Bonding With Your Stepkids: Book Club!

5 05 2010

Stepmothers often write me to ask what they can do to bond with their stepchildren. I usually recommend spending one-on-one time with your stepchildren doing things at least one of you enjoys! My stepchildren (15, 12, and 10, a boy and two girls) are all big readers and I often will read the books they are reading so we can discuss what we thought about the book. It’s been a fantastic way to create common ground for us.

I recently came across Cindy Hudson’s work and was thrilled because it helped me with even more ideas about what I could do with my stepdaughters. Cindy is the author of Book by Book: The Complete Guide to Creating Mother-Daughter Book Clubs. She is the founder of two long-running mother-daughter book clubs, and she lives in Portland, Oregon with her husband and two daughters. Visit her online at www.MotherDaughterBookClub.com and www.MotherDaughterBookClub.wordpress.com.

I hope you enjoy Cindy’s guest post! And a big thank you to Cindy!

Mother-Daughter Book Clubs

by Cindy Hudson

During the last couple of years I’ve been lucky enough to talk to lots of moms in mother-daughter book clubs all over the country. Over and over I asked, “What are the benefits you see to being in a mother-daughter book club?” The reasons were as varied as the women who answered, but when I looked at all of them together, I began to see a pattern. Three overriding benefits emerged that served as an umbrella to all the others: These type of reading groups are great at providing a way for moms to stay closer to their daughters as they grow, they provide a connection to the broader community, and they encourage literacy. How do they do these things?

The simple act of reading together and talking about what you read is powerful. When you read with your daughter you let her know that spending time with her in a shared activity is important to you. You’re not driving her to an activity that you will watch; you’re not distracted while you talk on the phone or answer emails. You also get to talk about what you read. That may not sound like such a big deal, but the whole world opens up through books. You may start off talking about what happens to the characters in the story, but then you may get into important, related issues in your own lives. Over the years I’ve talked with my daughters about problems with friends, worries about school, questions about sex…all issues that may not have come up, or would have been awkward to address, without the entrée given us by the book we read.

Meeting with your group also lets you branch out and connect with other moms and daughters in your community.

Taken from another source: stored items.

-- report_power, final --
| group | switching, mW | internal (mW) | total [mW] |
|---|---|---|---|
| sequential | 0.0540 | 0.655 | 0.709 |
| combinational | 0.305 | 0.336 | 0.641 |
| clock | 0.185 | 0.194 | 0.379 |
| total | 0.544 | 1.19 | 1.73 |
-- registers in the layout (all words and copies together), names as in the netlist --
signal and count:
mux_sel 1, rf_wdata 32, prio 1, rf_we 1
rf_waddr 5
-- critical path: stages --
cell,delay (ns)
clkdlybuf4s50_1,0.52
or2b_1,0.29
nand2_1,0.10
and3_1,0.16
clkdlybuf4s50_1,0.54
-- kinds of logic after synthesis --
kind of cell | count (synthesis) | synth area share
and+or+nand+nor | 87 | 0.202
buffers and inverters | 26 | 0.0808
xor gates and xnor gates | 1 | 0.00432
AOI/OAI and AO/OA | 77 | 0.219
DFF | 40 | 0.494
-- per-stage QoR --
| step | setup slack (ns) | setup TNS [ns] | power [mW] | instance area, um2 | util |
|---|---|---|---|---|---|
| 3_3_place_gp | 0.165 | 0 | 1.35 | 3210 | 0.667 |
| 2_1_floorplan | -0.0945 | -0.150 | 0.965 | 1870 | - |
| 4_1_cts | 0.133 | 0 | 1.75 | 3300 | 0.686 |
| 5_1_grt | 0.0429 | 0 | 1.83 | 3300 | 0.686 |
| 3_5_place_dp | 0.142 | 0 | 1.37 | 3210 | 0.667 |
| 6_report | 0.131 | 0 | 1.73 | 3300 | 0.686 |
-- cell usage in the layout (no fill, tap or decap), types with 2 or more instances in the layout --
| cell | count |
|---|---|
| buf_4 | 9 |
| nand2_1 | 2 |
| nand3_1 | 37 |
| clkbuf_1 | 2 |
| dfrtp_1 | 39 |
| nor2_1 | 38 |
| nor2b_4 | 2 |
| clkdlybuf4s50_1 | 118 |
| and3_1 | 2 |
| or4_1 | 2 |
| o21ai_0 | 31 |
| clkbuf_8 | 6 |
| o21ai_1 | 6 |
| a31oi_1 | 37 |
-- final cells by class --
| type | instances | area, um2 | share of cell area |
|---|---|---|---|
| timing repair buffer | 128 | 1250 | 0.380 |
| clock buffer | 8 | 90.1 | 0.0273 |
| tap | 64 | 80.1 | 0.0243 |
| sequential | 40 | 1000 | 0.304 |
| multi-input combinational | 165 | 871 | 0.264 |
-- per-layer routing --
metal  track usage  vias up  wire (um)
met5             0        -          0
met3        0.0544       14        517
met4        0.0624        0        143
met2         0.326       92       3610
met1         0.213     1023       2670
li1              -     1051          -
`src/rtl/petris_pkg.sv`:
```
// ============================================================================
// Module      : petris_pkg
// Description : Shared playfield geometry defaults, action bit positions and
//               the frame sequencer state encoding.
// Revision    : 1.0 - initial release
// ============================================================================
`default_nettype none

package petris_pkg;

  localparam int DEF_COLS = 10;
  localparam int DEF_ROWS = 20;
  localparam int DEF_CW   = 3;

  localparam int ACT_RIGHT  = 0;
  localparam int ACT_LEFT   = 1;
  localparam int ACT_ROTATE = 2;

  typedef enum logic [1:0] {
    ST_CLEAR = 2'd0,
    ST_IDLE  = 2'd1,
    ST_COPY  = 2'd2
  } seq_state_t;

endpackage

`default_nettype wire

```
`src/rtl/playfield_frame_sequencer_if.sv`:
```
// ============================================================================
// Module      : playfield_frame_sequencer_if
// Description : Back-buffer write bus and front-buffer read bus between the
//               tetrimino writer / VGA reader (master) and the sequencer.
// Revision    : 1.0 - initial release
// ============================================================================
`default_nettype none

interface playfield_frame_sequencer_if
  import petris_pkg::*;
#(
  parameter int COLS = DEF_COLS,
  parameter int ROWS = DEF_ROWS,
  parameter int CW   = DEF_CW
);
  localparam int COL_W = $clog2(COLS);
  localparam int ROW_W = $clog2(ROWS);

  logic             wr_en;
  logic [COL_W-1:0] wr_col;
  logic [ROW_W-1:0] wr_row;
  logic [CW-1:0]    wr_data;
  logic             wr_ready;
  logic             commit;
  logic [COL_W-1:0] rd_col;
  logic [ROW_W-1:0] rd_row;
  logic [CW-1:0]    rd_pixel;

  modport master (
    output wr_en, wr_col, wr_row, wr_data, commit, rd_col, rd_row,
    input  wr_ready, rd_pixel
  );

  modport slave (
    input  wr_en, wr_col, wr_row, wr_data, commit, rd_col, rd_row,
    output wr_ready, rd_pixel
  );

endinterface

`default_nettype wire

```
`src/rtl/playfield_bank_ram.sv`:
```
// ============================================================================
// Module      : playfield_bank_ram
// Description : Two playfield banks with one write port and two synchronous
//               read ports (VGA read, copy read).
// Revision    : 1.0 - initial release
// ============================================================================
`default_nettype none

module playfield_bank_ram #(
  parameter  int CELLS = 200,
  parameter  int CW    = 3,
  localparam int IW    = $clog2(CELLS)
) (
  input  wire logic          clock,
  input  wire logic          reset,
  input  wire logic          i_wr_en,
  input  wire logic          i_wr_both,
  input  wire logic          i_wr_bank,
  input  wire logic [IW-1:0] i_wr_idx,
  input  wire logic [CW-1:0] i_wr_data,
  input  wire logic          i_vga_bank,
  input  wire logic [IW-1:0] i_vga_idx,
  input  wire logic          i_vga_ok,
  output logic      [CW-1:0] o_vga_q,
  input  wire logic          i_cp_bank,
  input  wire logic [IW-1:0] i_cp_idx,
  output logic      [CW-1:0] o_cp_q
);

  logic [CW-1:0] r_bank0 [CELLS];
  logic [CW-1:0] r_bank1 [CELLS];
  logic          w_cp_hit;

  always_ff @(posedge clock) begin
    if (i_wr_en && (i_wr_both || !i_wr_bank)) r_bank0[i_wr_idx] <= i_wr_data;
    if (i_wr_en && (i_wr_both ||  i_wr_bank)) r_bank1[i_wr_idx] <= i_wr_data;
  end

  // The copy port is pre-read on the swap edge, when that same cell may be written.
  assign w_cp_hit = i_wr_en && (i_wr_both || (i_wr_bank == i_cp_bank)) &&
                    (i_wr_idx == i_cp_idx);

  always_ff @(posedge clock) begin
    if (reset) begin
      o_vga_q <= '0;
      o_cp_q  <= '0;
    end else begin
      if (!i_vga_ok)      o_vga_q <= '0;
      else if (i_vga_bank) o_vga_q <= r_bank1[i_vga_idx];
      else                 o_vga_q <= r_bank0[i_vga_idx];

      if (w_cp_hit)       o_cp_q <= i_wr_data;
      else if (i_cp_bank) o_cp_q <= r_bank1[i_cp_idx];
      else                o_cp_q <= r_bank0[i_cp_idx];
    end
  end

endmodule

`default_nettype wire

```
`src/rtl/playfield_frame_sequencer.sv`:
```
// ============================================================================
// Module      : playfield_frame_sequencer
// Description : Double-buffered playfield with vsync swap, frame counter,
//               per-frame action pulses and divided gravity tick.
// Revision    : 1.0 - initial release
// ============================================================================
`default_nettype none

module playfield_frame_sequencer
  import petris_pkg::*;
#(
  parameter int COLS     = DEF_COLS,
  parameter int ROWS     = DEF_ROWS,
  parameter int CW       = DEF_CW,
  parameter int ACTIONS  = 3,
  parameter int FCW      = 11,
  parameter int TICK_DIV = 30
) (
  input  wire logic               clock,
  input  wire logic               reset,
  input  wire logic               vsync,
  input  wire logic [ACTIONS-1:0] actions,
  playfield_frame_sequencer_if.slave bus,
  output logic                    frame_start,
  output logic      [FCW-1:0]     frame_count,
  output logic      [ACTIONS-1:0] action_pulse,
  output logic                    gravity_tick,
  output logic                    swapped
);

  localparam int CELLS = COLS * ROWS;
  localparam int IW    = $clog2(CELLS);
  localparam int COL_W = $clog2(COLS);
  localparam int ROW_W = $clog2(ROWS);
  localparam int GW    = (TICK_DIV > 1) ? $clog2(TICK_DIV) : 1;

  localparam logic [IW-1:0]    C_LAST      = IW'(CELLS - 1);
  localparam logic [COL_W-1:0] C_COL_MAX   = COL_W'(COLS - 1);
  localparam logic [ROW_W-1:0] C_ROW_MAX   = ROW_W'(ROWS - 1);
  localparam logic [GW-1:0]    C_TICK_LAST = GW'(TICK_DIV - 1);

  seq_state_t         r_state, w_state_next;
  logic [IW-1:0]      r_idx, w_idx_next;
  logic               r_front_sel;
  logic               r_vsync_q;
  logic               r_commit_pend;
  logic [ACTIONS-1:0] r_acc;
  logic [GW-1:0]      r_grav_cnt;
  logic [FCW-1:0]     r_frame_count;
  logic               r_frame_start, r_swapped, r_gravity_tick;
  logic [ACTIONS-1:0] r_action_pulse;

  logic               w_edge, w_swap, w_wr_ok, w_rd_ok;
  logic [IW-1:0]      w_wr_idx, w_rd_idx;
  logic               w_ram_we, w_ram_both, w_ram_bank;
  logic [IW-1:0]      w_ram_idx, w_cp_idx;
  logic [CW-1:0]      w_ram_data, w_cp_q;
  logic               w_cp_bank;

  assign w_edge   = vsync && !r_vsync_q;
  assign w_swap   = w_edge && r_commit_pend && (r_state == ST_IDLE);
  assign w_wr_ok  = (bus.wr_col <= C_COL_MAX) && (bus.wr_row <= C_ROW_MAX);
  assign w_rd_ok  = (bus.rd_col <= C_COL_MAX) && (bus.rd_row <= C_ROW_MAX);
  assign w_wr_idx = IW'(int'(bus.wr_row) * COLS + int'(bus.wr_col));
  assign w_rd_idx = IW'(int'(bus.rd_row) * COLS + int'(bus.rd_col));

  assign bus.wr_ready = (r_state == ST_IDLE);

  always_ff @(posedge clock) begin
    if (reset) begin
      r_state <= ST_CLEAR;
      r_idx   <= '0;
    end else begin
      r_state <= w_state_next;
      r_idx   <= w_idx_next;
    end
  end

  // The copy read runs one cell ahead of the copy write; cell 0 is fetched
  // from the future front bank during the swap cycle itself.
  always_comb begin
    w_state_next = r_state;
    w_idx_next   = r_idx;
    w_ram_we     = 1'b0;
    w_ram_both   = 1'b0;
    w_ram_bank   = !r_front_sel;
    w_ram_idx    = w_wr_idx;
    w_ram_data   = bus.wr_data;
    w_cp_bank    = !r_front_sel;
    w_cp_idx     = '0;
    case (r_state)
      ST_CLEAR: begin
        w_ram_we   = 1'b1;
        w_ram_both = 1'b1;
        w_ram_idx  = r_idx;
        w_ram_data = '0;
        if (r_idx == C_LAST) begin
          w_idx_next   = '0;
          w_state_next = ST_IDLE;
        end else begin
          w_idx_next = r_idx + 1'b1;
        end
      end
      ST_IDLE: begin
        w_ram_we   = bus.wr_en && w_wr_ok;
        w_idx_next = '0;
        if (w_swap) w_state_next = ST_COPY;
      end
      ST_COPY: begin
        w_ram_we   = 1'b1;
        w_ram_idx  = r_idx;
        w_ram_data = w_cp_q;
        w_cp_bank  = r_front_sel;
        if (r_idx == C_LAST) begin
          w_idx_next   = '0;
          w_state_next = ST_IDLE;
        end else begin
          w_cp_idx   = r_idx + 1'b1;
          w_idx_next = r_idx + 1'b1;
        end
      end
      default: w_state_next = ST_CLEAR;
    endcase
  end

  always_ff @(posedge clock) begin
    if (reset) begin
      r_vsync_q      <= 1'b1;
      r_front_sel    <= 1'b0;
      r_commit_pend  <= 1'b0;
      r_acc          <= '0;
      r_grav_cnt     <= '0;
      r_frame_count  <= '0;
      r_frame_start  <= 1'b0;
      r_swapped      <= 1'b0;
      r_gravity_tick <= 1'b0;
      r_action_pulse <= '0;
    end else begin
      r_vsync_q      <= vsync;
      r_frame_start  <= w_edge;
      r_swapped      <= w_swap;
      r_gravity_tick <= 1'b0;
      if (w_swap) begin
        r_front_sel   <= !r_front_sel;
        r_commit_pend <= bus.commit;
      end else if (bus.commit) begin
        r_commit_pend <= 1'b1;
      end
      if (w_edge) begin
        r_frame_count  <= r_frame_count + 1'b1;
        r_action_pulse <= r_acc | actions;
        r_acc          <= '0;
        if (r_grav_cnt == C_TICK_LAST) begin
          r_grav_cnt     <= '0;
          r_gravity_tick <= 1'b1;
        end else begin
          r_grav_cnt <= r_grav_cnt + 1'b1;
        end
      end else begin
        r_acc <= r_acc | actions;
      end
    end
  end

  assign frame_start  = r_frame_start;
  assign frame_count  = r_frame_count;
  assign action_pulse = r_action_pulse;
  assign gravity_tick = r_gravity_tick;
  assign swapped      = r_swapped;

  playfield_bank_ram #(
    .CELLS (CELLS),
    .CW    (CW)
  ) u_bank_ram (
    .clock      (clock),
    .reset      (reset),
    .i_wr_en    (w_ram_we),
    .i_wr_both  (w_ram_both),
    .i_wr_bank  (w_ram_bank),
    .i_wr_idx   (w_ram_idx),
    .i_wr_data  (w_ram_data),
    .i_vga_bank (r_front_sel),
    .i_vga_idx  (w_rd_idx),
    .i_vga_ok   (w_rd_ok),
    .o_vga_q    (bus.rd_pixel),
    .i_cp_bank  (w_cp_bank),
    .i_cp_idx   (w_cp_idx),
    .o_cp_q     (w_cp_q)
  );

endmodule

`default_nettype wire

```
`src/flat_wrapper.sv`:
```
// flat-port wrapper written by rule: the top's interface ports become plain ports
module playfield_frame_sequencer_flat import petris_pkg::*;
#(
  parameter int COLS     = DEF_COLS,
  parameter int ROWS     = DEF_ROWS,
  parameter int CW       = DEF_CW,
  parameter int ACTIONS  = 3,
  parameter int FCW      = 11,
  parameter int TICK_DIV = 30
)
  (clock, reset, vsync, actions, frame_start, frame_count, action_pulse, gravity_tick, swapped, bus_wr_en, bus_wr_col, bus_wr_row, bus_wr_data, bus_commit, bus_rd_col, bus_rd_row, bus_wr_ready, bus_rd_pixel);
  playfield_frame_sequencer_if #(.COLS(COLS), .ROWS(ROWS), .CW(CW)) bus_i ();
  input  wire logic clock;
  input  wire logic reset;
  input  wire logic vsync;
  input  wire logic [ACTIONS-1:0] actions;
  output logic frame_start;
  output logic      [FCW-1:0] frame_count;
  output logic      [ACTIONS-1:0] action_pulse;
  output logic gravity_tick;
  output logic swapped;
  input wire logic [$bits(bus_i.wr_en)-1:0] bus_wr_en;
  input wire logic [$bits(bus_i.wr_col)-1:0] bus_wr_col;
  input wire logic [$bits(bus_i.wr_row)-1:0] bus_wr_row;
  input wire logic [$bits(bus_i.wr_data)-1:0] bus_wr_data;
  input wire logic [$bits(bus_i.commit)-1:0] bus_commit;
  input wire logic [$bits(bus_i.rd_col)-1:0] bus_rd_col;
  input wire logic [$bits(bus_i.rd_row)-1:0] bus_rd_row;
  output wire logic [$bits(bus_i.wr_ready)-1:0] bus_wr_ready;
  output wire logic [$bits(bus_i.rd_pixel)-1:0] bus_rd_pixel;
  assign bus_i.wr_en = bus_wr_en;
  assign bus_i.wr_col = bus_wr_col;
  assign bus_i.wr_row = bus_wr_row;
  assign bus_i.wr_data = bus_wr_data;
  assign bus_i.commit = bus_commit;
  assign bus_i.rd_col = bus_rd_col;
  assign bus_i.rd_row = bus_rd_row;
  assign bus_wr_ready = bus_i.wr_ready;
  assign bus_rd_pixel = bus_i.rd_pixel;
  playfield_frame_sequencer #(.COLS(COLS), .ROWS(ROWS), .CW(CW), .ACTIONS(ACTIONS), .FCW(FCW), .TICK_DIV(TICK_DIV)) u_core (.clock(clock), .reset(reset), .vsync(vsync), .actions(actions), .bus(bus_i), .frame_start(frame_start), .frame_count(frame_count), .action_pulse(action_pulse), .gravity_tick(gravity_tick), .swapped(swapped));
endmodule
```
`config.mk`:
```
export PLATFORM = sky130hd
export DESIGN_NAME = playfield_frame_sequencer_flat
export DESIGN_NICKNAME = d
export VERILOG_FILES = /design/src/rtl/petris_pkg.sv /design/src/rtl/playfield_frame_sequencer_if.sv /design/src/rtl/playfield_bank_ram.sv /design/src/rtl/playfield_frame_sequencer.sv /design/src/flat_wrapper.sv
export SDC_FILE = /design/constraint.sdc
export NUM_CORES = 2
export LEC_CHECK = 0
export BUFFER_PORTS_ARGS = -buffer_cell sky130_fd_sc_hd__buf_2
export CAP_MARGIN = 20
export CELL_PAD_IN_SITES_DETAIL_PLACEMENT = 2
export CELL_PAD_IN_SITES_GLOBAL_PLACEMENT = 2
export CORE_ASPECT_RATIO = 1.4
export CORE_MARGIN = 5
export CORE_UTILIZATION = 29
export DETAILED_ROUTE_END_ITERATION = 12
export HOLD_SLACK_MARGIN = 0.06
export PLACE_DENSITY = 0.54
export SYNTH_ARGS = -nofsm -noshare
export SYNTH_HDL_FRONTEND = slang
export SYNTH_SLANG_ARGS = --single-unit
```
`constraint.sdc`:
```
create_clock -name clock -period 8.75 [get_ports clock]
set_clock_uncertainty 0.1 [all_clocks]
set_input_delay 2.625 -clock clock [delete_from_list [all_inputs] [get_ports clock]]
set_output_delay 2.625 -clock clock [all_outputs]
set_load 0.01 [all_outputs]
```
==> results.tsv <==
stage	metric	value	unit
synth	syn_nets	4420	
worst_setup_path	Critical Path Source Type	register	
power	cell area power density	199.6	nW/µm²
power	P_sw	3.464	mW
global_routing	grt total ovfl	0	
clock_tree	clock tree from TritonCTS	built	
place	gpl congestion	0.8406	
place	Placed Area	65620	µm²
clock_tree	worst skew pair latency	0.81	ns
synth	average size of a mapped cell	14.03	µm²
synth	Post-Syn Area	61230	µm²
worst_hold_path	hold_sp	u_core.action_pulse[0]	
clock_tree	# resized after CTS	0	
sta	max_slew headroom	18.01	%
routing	Antenna Nets Post-Route	0	
floorplan	Initial Util	29.14	%
routing	drt pass-1 iters	5	
clock_tree	Hold Buf Count CTS	0	
global_routing	largest net degree at the start of global routing	188	
synth	yosys warns	0	
synth	Yosys reg bits	1244	
synth	Post-synth EDFFs	1200	
clock_tree	CTS clk-pin slew, worst paths	0.07	ns
sta	actual slew at the worst max-slew pin	1.226	ns
clock_tree	CTS max path bufs	4	
clock_tree	CTS root buffer	clkbuf_16	
floorplan	full die area	220600	µm²
synth	Distinct cells, synth	88	
global_routing	antenna violations before repair	19	
routing	routed vias	43813	
global_routing	number of global-route vias before repair	46862	
power	power share of the combinational group	10.4	%
synth	Synth area leaders	edfxtp_1 59%, mux4_2 15%, nand2_1 3.1%, nor2_1 3.0%, mux2i_1 1.8%	
outcome	outcome	finished clean	
final_layout	Area growth, synth to finish	14.69	%
sta	endpoints failing hold	0	
worst_setup_path	Crit-path slowest cell	o21ai_4	
routing	DRC viols	0	
worst_setup_path	Setup crit end kind	register	
synth	asr flop ratio synth	0	%
floorplan	FP Rows	199	
final_layout	most frequent cells in the layout	1200 x edfxtp_1, 486 x nor2_1, 486 x nand2_1	
final_layout	commonest non-fill, non-tap cell in the layout	edfxtp_1	
final_layout	multi-input logic area	23040	µm²
sta	f_max	0.1548	GHz
worst_setup_path	r2r startpoint	u_core.r_idx[0]	
worst_setup_path	CP Data Arrival Time	6.99	ns
run	maxcap violations	0	
sta	endpoints failing setup	0	
synth	Synth area leader	edfxtp_1	
clock_tree	H-tree depth	4	
worst_setup_path	worst-path fanout max	37	
worst_setup_path	Worst setup startpoint	u_core.r_idx[0]	
clock_tree	Post-CTS Setup Bufs	0	
routing	Post-Route WL	291200	µm
final_layout	Register Area	36920	µm²
global_routing	GR Util All Layers	25.85	%
final_layout	share of cells above drive strength 1	21.72	%
worst_setup_path	Req. time, crit path	9.28	ns
clock_tree	clock buffer count from CTS	143	
power	Int Pwr	10.56	mW
final_layout	Final nets	4432	
sta	Final Cycle Share	73.82	%
sta	Final Slew Violations	0	
final_layout	fillers	21521	
worst_hold_path	Worst Hold Class	register to register	
synth	Seq/Total Area, Yosys	60.29	%
global_routing	first-pass GRT wire length	399400	µm
synth	Main synth FF type	edfxtp_1	
power	sequential group share of total power	46.1	%
place	PortBufs	49	
routing	First DRT Iteration DRCs	4295	
routing	Vias/cell	6.003	
routing	wire per inst	39.90	µm
floorplan	Ports	50	
clock_tree	clock net sink count	1244	
worst_setup_path	CP peak stage delay	0.95	ns
floorplan	core area	210100	µm²
floorplan	die width	398.4	µm
power	clock share of power	43.5	%
place	Post-DP HPWL	186000	µm
synth	top cell type's share of synthesized area	58.85	%
power	switch share	24.71	%
floorplan	Die Y	553.7	µm
sta	post-route minimum period	6.459	ns
sta	TNS Setup	0	ns
worst_setup_path	Crit Path Category	register to register	
power	maximum vdd drop	105.0	µV
power	Pleak	22.74	nW
worst_setup_path	CP cell instances	ha_2, nand4bb_2, o21ai_4, a21oi_1, buf_4, nor2_1, o21ai_0, nand4b_1, a31oi_1, a311oi_1	
synth	Cells after Synth	4365	
sta	RSZ-0062 raised after global routing	false	
final_layout	cell area after layout	70230	µm²
==> routing by layer <==
metal	up-vias	wire length, µm	GRT usage, %
li1	17461	-	-
met1	23977	111800	31.31
met2	1776	146500	45.14
met3	589	15500	3.398
met4	10	17300	12.96
met5	-	62	0
==> final timing paths <==
kind	slack, ns	depth (start not counted)	endpoint
worst max-delay path	2.29	10	u_core.u_bank_ram.o_cp_q[0]
worst min-delay path	0.40	2	u_core.action_pulse[0]
worst max register to register	2.29	10	u_core.u_bank_ram.o_cp_q[0]
worst min register to register	0.40	2	u_core.action_pulse[0]
==> worst max-delay path: cells and delay by family (launching register included) <==
| family | cells | cell delay, ns |
|---|---|---|
| fa+ha+maj | 1 | 0.47 |
| flops | 1 | 0.78 |
| compound gates | 5 | 2.66 |
| buf+inv | 1 | 0.37 |
| simple gates | 3 | 1.88 |
==> synthesized netlist by cell type, types with 8 or more instances <==
library cell,count
a2111oi_0,9
a211o_1,17
a211oi_1,78
a21o_1,8
a21oi_1,166
a221oi_1,14
a22o_1,11
a22oi_1,28
a311oi_1,14
a31oi_1,61
a32oi_1,11
and3_1,42
buf_1,46
buf_2,118
buf_4,19
clkbuf_1,188
dfxtp_1,44
edfxtp_1,1200
ha_1,22
inv_1,23
mux2_2,24
mux2i_1,108
mux4_2,420
nand2_1,505
nand3_1,105
nand4_1,23
nor2_1,497
nor2b_1,10
nor3_1,65
nor4_1,23
o2111ai_1,18
o211ai_1,40
o21ai_0,75
o221ai_1,77
o22ai_1,80
o2bb2ai_1,9
or3_1,16
xnor2_1,21
xor2_1,11
==> cell families after synthesis <==
logic type                 synth area share [%]
DFF                                       60.29
buffers and inverters                     2.806
AOI/OAI and AO/OA                         8.907
muxes                                     17.65
and+or+nand+nor                           9.269
xor gates and xnor gates                 0.4965
adders and majority gates                0.5803
==> power by group through the flow <==
stage	combinational, mW	sequential [mW]	clock (mW)
floorplan	0.806	6.58	0
global placement	1.44	6.60	0
detailed placement	1.45	6.60	0
CTS	1.45	6.47	6.20
global route	1.48	6.47	6.45
finish	1.46	6.47	6.10
==> through the flow <==
| step | instances | total power [mW] | hold WS [ns] | util (%) | setup WS [ns] |
|---|---|---|---|---|---|
| 2_1_floorplan | 4365 | 7.386 | 0.3713 | - | 2.557 |
| 3_3_place_gp | 7044 | 8.039 | 0.3781 | 31.21 | 1.647 |
| 3_5_place_dp | 7046 | 8.045 | 0.3981 | 31.23 | 1.488 |
| 4_1_cts | 7293 | 14.12 | 0.4072 | 33.41 | 2.326 |
| 5_1_grt | 7294 | 14.39 | 0.4358 | 33.41 | 2.181 |
| 6_report | 7299 | 14.02 | 0.3965 | 33.42 | 2.291 |
==> sequential cells by signal, summed over array words and instances, names as in the netlist, 3 cells and up <==
name                       flops
u_core.u_bank_ram.o_vga_q      3
u_core.r_grav_cnt              5
u_core.frame_count            11
u_core.action_pulse            3
u_core.u_bank_ram.o_cp_q       3
u_core.r_idx                   8
u_core.r_acc                   3
u_core.u_bank_ram.r_bank0    600
u_core.u_bank_ram.r_bank1    600
==> layout make-up <==
type	instances	area share, %
repair buffers	240	2.909
well taps	2814	5.014
flip-flops and latches	1244	52.57
clock inverters	75	1.096
inverters	24	0.1283
multi-input cells	2724	32.81
clock buffers	172	5.443
diodes	6	0.02138
Power figures use the tool's default switching activity.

When my first group started nearly nine years ago, I didn’t know most of the moms and their daughters. But once our meetings got going we started trading parenting advice during dinner before our discussions. We talked about difficulties our kids were having in school and shared the names of pediatricians. We brought food when someone was sick, and we went away together for the weekend. We also got to know our daughter’s peers and watch them grow. Now it’s hard to imagine a time when we won’t be an important part of each other’s lives.

Finally, when you’re in a book club with your daughter you help her keep reading for fun. As kids grow older, many of them stop reading outside of school, because other activities crowd their lives. But reading for school doesn’t inspire the imagination the way reading for fun does. One is a chore, the other is recreation. My daughters and I always look forward to reading book club books, partly because we can imagine talking about them with others in our group when we get together. We have learned to appreciate genres that weren’t particularly our favorites, and we can recognize what others appreciate in a story that doesn’t resonate with us.

I believe being in a mother-daughter book club can have a positive effect on both you and your daughter in many more small ways you’ll probably never know. It’s hard to imagine making a better investment in your future relationship with your daughter than picking up a book to read together with a reading community you create.